Start of Block

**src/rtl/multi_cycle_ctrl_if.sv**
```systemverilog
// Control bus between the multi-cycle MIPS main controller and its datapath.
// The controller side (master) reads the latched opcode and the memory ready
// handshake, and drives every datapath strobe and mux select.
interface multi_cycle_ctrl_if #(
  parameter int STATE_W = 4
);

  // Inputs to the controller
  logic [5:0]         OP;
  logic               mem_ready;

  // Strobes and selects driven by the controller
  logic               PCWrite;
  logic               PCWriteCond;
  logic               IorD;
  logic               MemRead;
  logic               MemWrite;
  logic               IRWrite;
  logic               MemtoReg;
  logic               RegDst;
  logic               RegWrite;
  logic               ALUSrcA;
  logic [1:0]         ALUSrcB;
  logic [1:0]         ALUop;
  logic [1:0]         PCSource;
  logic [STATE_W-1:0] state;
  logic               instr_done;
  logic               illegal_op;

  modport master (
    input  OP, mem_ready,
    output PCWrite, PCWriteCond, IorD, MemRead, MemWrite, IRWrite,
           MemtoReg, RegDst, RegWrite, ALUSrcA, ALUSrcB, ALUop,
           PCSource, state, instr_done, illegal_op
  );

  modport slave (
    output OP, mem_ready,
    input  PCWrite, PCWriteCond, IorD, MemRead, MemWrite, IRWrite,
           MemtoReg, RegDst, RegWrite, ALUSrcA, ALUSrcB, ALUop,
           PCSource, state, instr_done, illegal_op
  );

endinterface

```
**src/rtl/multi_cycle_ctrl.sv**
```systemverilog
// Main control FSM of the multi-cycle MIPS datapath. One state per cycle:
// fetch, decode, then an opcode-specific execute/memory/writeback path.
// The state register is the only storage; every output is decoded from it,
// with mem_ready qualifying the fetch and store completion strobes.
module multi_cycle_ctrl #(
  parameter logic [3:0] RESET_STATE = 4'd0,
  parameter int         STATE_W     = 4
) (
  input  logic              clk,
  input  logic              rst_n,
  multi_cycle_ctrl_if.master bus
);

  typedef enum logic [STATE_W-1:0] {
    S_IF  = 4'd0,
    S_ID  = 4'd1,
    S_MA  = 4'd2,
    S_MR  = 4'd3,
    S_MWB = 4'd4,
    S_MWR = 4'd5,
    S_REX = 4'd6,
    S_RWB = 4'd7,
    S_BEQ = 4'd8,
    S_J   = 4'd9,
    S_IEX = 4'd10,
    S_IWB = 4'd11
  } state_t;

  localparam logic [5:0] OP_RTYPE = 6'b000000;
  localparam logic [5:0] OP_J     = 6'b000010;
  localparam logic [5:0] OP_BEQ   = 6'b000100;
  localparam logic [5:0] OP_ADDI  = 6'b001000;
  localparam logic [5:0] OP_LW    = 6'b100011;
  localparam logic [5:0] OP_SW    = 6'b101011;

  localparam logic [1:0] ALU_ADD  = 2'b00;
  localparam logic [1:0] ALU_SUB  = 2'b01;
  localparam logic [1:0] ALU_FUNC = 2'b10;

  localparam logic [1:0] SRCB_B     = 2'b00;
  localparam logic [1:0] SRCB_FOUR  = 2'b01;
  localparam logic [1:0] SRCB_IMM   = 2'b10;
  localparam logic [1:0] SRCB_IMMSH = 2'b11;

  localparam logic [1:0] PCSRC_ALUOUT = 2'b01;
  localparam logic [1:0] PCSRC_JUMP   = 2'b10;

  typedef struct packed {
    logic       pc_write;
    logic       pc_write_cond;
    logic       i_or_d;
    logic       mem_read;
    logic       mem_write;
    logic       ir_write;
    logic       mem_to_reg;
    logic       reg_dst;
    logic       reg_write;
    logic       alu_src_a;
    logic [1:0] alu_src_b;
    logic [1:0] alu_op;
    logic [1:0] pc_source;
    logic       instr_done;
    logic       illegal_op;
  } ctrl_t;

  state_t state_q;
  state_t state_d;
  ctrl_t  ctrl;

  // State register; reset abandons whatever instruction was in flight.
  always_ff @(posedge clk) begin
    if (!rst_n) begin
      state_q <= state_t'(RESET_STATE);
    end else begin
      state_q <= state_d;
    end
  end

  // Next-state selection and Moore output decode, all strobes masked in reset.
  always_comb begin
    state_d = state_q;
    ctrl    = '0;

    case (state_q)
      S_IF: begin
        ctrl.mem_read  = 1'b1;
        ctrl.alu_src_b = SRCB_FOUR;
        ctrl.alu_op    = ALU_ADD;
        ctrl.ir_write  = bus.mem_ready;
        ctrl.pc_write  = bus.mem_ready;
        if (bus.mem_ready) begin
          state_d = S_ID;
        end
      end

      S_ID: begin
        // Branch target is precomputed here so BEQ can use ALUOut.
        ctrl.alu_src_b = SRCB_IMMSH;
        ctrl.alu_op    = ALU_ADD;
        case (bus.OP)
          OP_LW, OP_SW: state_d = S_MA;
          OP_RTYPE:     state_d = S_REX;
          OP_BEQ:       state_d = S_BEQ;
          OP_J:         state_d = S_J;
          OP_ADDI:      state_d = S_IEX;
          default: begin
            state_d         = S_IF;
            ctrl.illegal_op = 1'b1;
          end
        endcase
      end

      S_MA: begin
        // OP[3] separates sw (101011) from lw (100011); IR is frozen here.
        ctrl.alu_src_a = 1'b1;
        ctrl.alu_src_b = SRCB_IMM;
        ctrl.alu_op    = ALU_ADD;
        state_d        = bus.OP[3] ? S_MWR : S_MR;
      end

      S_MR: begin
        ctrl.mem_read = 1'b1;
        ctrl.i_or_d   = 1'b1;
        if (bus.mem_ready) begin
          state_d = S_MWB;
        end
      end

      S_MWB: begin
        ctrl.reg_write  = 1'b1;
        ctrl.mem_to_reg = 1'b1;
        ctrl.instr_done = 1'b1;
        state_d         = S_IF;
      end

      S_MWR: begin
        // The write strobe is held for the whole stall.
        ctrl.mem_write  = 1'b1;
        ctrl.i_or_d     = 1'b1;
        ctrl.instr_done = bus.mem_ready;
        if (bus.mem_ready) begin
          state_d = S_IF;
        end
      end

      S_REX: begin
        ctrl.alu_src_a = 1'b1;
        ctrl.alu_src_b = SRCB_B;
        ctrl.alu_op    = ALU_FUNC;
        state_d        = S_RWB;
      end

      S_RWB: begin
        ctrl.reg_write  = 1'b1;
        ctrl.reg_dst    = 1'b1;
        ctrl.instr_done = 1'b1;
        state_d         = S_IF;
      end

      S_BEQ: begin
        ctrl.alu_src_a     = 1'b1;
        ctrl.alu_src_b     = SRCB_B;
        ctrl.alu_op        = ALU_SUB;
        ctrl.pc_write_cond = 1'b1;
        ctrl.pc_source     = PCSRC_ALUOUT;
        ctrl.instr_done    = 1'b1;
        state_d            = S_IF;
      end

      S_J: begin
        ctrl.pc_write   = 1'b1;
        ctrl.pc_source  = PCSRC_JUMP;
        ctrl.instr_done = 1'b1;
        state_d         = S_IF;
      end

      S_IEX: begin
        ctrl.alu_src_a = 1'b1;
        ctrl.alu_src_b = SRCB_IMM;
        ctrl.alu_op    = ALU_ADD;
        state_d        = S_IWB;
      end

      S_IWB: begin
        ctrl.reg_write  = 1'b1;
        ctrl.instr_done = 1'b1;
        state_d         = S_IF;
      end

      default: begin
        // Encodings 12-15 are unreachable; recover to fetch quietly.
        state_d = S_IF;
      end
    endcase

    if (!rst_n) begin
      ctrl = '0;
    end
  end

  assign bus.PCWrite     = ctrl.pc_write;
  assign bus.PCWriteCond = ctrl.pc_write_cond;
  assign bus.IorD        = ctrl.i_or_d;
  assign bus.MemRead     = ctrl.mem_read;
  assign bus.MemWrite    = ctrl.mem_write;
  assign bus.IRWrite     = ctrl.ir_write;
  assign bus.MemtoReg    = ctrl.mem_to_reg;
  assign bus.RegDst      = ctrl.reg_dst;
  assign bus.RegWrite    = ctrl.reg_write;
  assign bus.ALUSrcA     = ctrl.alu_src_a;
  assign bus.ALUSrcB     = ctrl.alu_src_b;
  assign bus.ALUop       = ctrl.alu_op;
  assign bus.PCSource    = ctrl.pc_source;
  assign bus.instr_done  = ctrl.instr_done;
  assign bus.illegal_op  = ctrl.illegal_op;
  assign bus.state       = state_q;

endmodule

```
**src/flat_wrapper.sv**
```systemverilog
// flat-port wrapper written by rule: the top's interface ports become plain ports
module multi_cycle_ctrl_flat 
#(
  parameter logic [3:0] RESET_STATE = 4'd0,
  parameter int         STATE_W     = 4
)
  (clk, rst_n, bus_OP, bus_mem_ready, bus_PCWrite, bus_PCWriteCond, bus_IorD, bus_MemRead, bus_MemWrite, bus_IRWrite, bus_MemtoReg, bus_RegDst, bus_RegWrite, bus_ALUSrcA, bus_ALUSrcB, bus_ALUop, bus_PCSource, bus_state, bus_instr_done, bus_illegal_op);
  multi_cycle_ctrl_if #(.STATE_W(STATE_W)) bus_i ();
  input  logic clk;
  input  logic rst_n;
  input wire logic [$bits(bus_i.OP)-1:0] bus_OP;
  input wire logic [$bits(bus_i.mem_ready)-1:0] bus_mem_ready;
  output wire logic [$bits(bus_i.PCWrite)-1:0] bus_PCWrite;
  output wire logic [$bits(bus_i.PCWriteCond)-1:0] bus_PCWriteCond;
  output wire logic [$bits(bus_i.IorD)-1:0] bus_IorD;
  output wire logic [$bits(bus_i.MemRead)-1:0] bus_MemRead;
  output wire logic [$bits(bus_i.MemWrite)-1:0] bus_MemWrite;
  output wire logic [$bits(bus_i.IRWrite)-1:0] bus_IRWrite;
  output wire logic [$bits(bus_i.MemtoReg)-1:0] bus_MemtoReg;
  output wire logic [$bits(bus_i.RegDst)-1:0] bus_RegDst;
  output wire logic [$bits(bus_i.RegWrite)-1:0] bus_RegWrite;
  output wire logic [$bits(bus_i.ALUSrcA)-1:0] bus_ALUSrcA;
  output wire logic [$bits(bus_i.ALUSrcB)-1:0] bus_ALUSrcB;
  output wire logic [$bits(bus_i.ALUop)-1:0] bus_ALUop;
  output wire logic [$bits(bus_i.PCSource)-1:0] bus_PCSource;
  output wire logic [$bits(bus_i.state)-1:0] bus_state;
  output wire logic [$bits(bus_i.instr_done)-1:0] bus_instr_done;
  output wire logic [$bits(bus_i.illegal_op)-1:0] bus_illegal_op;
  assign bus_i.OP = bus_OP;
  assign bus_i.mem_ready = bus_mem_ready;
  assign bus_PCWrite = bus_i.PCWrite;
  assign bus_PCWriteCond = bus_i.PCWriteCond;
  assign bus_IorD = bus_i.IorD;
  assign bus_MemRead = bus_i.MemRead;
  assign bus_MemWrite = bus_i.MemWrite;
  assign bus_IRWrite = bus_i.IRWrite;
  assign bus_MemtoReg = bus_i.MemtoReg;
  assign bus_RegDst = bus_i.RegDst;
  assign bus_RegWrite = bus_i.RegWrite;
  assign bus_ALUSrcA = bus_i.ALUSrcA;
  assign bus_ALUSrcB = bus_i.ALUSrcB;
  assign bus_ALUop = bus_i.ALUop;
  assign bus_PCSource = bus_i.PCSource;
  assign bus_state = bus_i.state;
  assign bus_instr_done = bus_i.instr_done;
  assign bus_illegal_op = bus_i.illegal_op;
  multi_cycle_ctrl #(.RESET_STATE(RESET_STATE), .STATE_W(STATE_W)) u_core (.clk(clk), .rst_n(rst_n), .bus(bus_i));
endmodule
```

End of Block

### What is required
Determine how many lines in the listing above hold the word "master", answering with the number only.

### Exercise output
3